Action item ▸
From the records below, transcribe only the lines running from the one with "li1 | - | 689" through the one with "buffers | 0 | 1 |". Keep both of those end lines.

___ Given records

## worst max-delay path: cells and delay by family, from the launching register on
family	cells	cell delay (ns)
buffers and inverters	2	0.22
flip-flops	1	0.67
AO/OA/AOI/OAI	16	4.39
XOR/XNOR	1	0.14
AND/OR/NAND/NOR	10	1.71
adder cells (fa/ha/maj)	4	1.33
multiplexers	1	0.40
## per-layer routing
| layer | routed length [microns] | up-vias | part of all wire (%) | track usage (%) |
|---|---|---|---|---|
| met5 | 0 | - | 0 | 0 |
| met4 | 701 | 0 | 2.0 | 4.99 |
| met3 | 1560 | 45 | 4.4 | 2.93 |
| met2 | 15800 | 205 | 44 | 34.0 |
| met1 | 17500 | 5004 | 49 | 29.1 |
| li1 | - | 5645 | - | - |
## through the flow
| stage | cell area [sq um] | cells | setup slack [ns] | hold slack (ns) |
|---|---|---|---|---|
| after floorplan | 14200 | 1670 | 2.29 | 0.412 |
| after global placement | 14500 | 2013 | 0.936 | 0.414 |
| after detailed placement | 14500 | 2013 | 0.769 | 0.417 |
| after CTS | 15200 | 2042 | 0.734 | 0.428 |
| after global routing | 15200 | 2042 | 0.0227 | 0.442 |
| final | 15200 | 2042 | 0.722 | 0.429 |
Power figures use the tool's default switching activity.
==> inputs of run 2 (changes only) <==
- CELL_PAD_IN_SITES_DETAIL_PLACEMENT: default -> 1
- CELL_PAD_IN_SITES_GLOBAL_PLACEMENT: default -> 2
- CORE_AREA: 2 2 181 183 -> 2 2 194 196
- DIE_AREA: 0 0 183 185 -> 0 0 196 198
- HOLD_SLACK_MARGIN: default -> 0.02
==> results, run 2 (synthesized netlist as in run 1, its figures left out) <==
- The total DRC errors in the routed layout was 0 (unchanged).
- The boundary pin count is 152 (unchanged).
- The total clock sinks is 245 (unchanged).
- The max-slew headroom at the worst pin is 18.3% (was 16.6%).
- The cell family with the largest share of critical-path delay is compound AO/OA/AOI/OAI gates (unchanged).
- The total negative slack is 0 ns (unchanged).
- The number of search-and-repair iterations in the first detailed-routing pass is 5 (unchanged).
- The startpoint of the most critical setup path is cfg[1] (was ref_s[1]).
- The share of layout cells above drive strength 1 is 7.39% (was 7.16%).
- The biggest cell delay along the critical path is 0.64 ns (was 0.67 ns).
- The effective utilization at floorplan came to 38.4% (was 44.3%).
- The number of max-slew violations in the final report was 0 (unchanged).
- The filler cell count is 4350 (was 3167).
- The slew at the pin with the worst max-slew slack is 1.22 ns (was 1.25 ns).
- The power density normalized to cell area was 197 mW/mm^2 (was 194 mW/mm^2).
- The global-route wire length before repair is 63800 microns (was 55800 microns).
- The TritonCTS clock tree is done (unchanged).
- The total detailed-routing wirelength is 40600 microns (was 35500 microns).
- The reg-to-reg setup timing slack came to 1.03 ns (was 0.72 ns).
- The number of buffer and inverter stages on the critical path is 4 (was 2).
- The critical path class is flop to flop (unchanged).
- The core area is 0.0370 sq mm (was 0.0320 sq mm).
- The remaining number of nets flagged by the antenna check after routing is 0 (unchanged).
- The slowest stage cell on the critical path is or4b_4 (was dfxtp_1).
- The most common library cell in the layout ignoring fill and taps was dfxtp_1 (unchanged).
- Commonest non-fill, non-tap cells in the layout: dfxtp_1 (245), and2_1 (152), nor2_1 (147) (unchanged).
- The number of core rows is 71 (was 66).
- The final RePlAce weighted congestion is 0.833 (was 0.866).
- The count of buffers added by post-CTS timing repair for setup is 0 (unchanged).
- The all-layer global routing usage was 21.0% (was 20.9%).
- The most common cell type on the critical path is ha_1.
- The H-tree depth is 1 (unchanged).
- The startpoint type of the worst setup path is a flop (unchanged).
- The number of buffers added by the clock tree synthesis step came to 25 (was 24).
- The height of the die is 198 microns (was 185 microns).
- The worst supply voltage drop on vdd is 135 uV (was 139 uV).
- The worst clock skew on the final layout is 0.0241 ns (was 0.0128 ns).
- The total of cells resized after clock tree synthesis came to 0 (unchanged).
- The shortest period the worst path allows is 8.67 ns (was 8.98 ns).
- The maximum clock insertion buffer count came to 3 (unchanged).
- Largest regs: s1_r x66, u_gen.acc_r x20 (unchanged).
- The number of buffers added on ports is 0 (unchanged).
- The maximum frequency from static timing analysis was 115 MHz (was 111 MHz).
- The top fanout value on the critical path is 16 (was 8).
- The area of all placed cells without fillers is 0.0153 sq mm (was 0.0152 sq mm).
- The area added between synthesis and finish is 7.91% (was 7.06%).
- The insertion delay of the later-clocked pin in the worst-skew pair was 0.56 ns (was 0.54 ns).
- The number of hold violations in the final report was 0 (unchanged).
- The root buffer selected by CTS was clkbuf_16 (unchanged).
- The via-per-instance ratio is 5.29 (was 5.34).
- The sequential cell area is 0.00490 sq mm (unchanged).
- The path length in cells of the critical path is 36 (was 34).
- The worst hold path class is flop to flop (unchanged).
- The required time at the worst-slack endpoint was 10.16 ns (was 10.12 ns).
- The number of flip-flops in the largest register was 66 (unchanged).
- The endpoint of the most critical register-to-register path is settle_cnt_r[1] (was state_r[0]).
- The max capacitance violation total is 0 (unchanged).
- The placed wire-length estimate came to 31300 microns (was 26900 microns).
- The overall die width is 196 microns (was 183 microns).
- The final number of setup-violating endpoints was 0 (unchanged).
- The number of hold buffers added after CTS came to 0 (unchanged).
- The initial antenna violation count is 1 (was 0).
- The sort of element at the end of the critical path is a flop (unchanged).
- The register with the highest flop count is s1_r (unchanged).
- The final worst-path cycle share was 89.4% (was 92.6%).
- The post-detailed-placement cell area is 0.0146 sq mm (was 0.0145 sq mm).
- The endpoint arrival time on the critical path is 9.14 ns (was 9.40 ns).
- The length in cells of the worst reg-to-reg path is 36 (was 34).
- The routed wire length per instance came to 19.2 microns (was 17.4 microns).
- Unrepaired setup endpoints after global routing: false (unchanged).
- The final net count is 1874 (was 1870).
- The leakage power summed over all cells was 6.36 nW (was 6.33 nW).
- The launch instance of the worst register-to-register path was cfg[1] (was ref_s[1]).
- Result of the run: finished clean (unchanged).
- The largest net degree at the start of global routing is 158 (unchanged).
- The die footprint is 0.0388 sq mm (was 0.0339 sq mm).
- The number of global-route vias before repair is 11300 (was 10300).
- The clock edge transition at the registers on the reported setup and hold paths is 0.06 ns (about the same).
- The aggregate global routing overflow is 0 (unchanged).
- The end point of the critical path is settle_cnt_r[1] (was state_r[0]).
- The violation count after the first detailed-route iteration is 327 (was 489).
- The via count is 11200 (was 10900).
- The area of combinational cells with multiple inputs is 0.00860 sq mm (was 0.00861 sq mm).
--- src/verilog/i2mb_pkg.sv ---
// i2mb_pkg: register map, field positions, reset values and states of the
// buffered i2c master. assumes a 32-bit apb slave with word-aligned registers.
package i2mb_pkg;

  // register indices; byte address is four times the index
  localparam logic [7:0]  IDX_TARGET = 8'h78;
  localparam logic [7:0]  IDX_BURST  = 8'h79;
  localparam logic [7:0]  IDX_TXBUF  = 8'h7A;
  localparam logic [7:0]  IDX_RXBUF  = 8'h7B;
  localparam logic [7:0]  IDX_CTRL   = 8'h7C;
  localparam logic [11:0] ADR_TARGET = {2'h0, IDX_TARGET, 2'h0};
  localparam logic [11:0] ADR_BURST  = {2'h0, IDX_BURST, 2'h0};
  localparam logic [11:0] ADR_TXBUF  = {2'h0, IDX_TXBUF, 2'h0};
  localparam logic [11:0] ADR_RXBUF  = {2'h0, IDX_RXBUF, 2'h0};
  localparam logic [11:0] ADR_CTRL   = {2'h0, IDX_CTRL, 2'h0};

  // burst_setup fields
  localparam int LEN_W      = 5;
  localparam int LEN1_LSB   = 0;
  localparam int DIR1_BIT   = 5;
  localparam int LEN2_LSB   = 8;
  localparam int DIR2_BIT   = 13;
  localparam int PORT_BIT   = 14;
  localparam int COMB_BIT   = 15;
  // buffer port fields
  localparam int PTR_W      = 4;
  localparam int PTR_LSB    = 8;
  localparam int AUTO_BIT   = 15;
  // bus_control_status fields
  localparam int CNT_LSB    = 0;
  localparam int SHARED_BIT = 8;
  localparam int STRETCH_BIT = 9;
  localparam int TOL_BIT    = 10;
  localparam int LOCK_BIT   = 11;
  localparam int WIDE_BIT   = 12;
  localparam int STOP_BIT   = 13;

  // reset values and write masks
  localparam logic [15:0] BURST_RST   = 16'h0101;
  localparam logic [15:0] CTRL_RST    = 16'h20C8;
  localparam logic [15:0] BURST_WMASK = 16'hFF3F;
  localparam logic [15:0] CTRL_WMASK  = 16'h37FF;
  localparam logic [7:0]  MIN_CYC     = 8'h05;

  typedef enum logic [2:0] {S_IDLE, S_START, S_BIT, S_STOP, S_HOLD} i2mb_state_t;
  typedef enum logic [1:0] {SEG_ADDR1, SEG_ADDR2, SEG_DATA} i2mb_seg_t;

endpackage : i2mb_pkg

______
___ Given records

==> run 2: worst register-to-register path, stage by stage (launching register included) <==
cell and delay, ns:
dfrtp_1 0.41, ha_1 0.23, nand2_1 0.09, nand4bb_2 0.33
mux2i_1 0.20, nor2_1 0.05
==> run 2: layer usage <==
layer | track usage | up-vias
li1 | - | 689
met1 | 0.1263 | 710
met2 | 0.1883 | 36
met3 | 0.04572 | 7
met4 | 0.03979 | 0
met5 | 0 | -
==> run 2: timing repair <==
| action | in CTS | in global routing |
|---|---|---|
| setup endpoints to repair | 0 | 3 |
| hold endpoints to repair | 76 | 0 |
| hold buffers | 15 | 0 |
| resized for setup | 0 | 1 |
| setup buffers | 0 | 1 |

______

Exercise answer ▸
li1 | - | 689
met1 | 0.1263 | 710
met2 | 0.1883 | 36
met3 | 0.04572 | 7
met4 | 0.03979 | 0
met5 | 0 | -
==> run 2: timing repair <==
| action | in CTS | in global routing |
|---|---|---|
| setup endpoints to repair | 0 | 3 |
| hold endpoints to repair | 76 | 0 |
| hold buffers | 15 | 0 |
| resized for setup | 0 | 1 |
| setup buffers | 0 | 1 |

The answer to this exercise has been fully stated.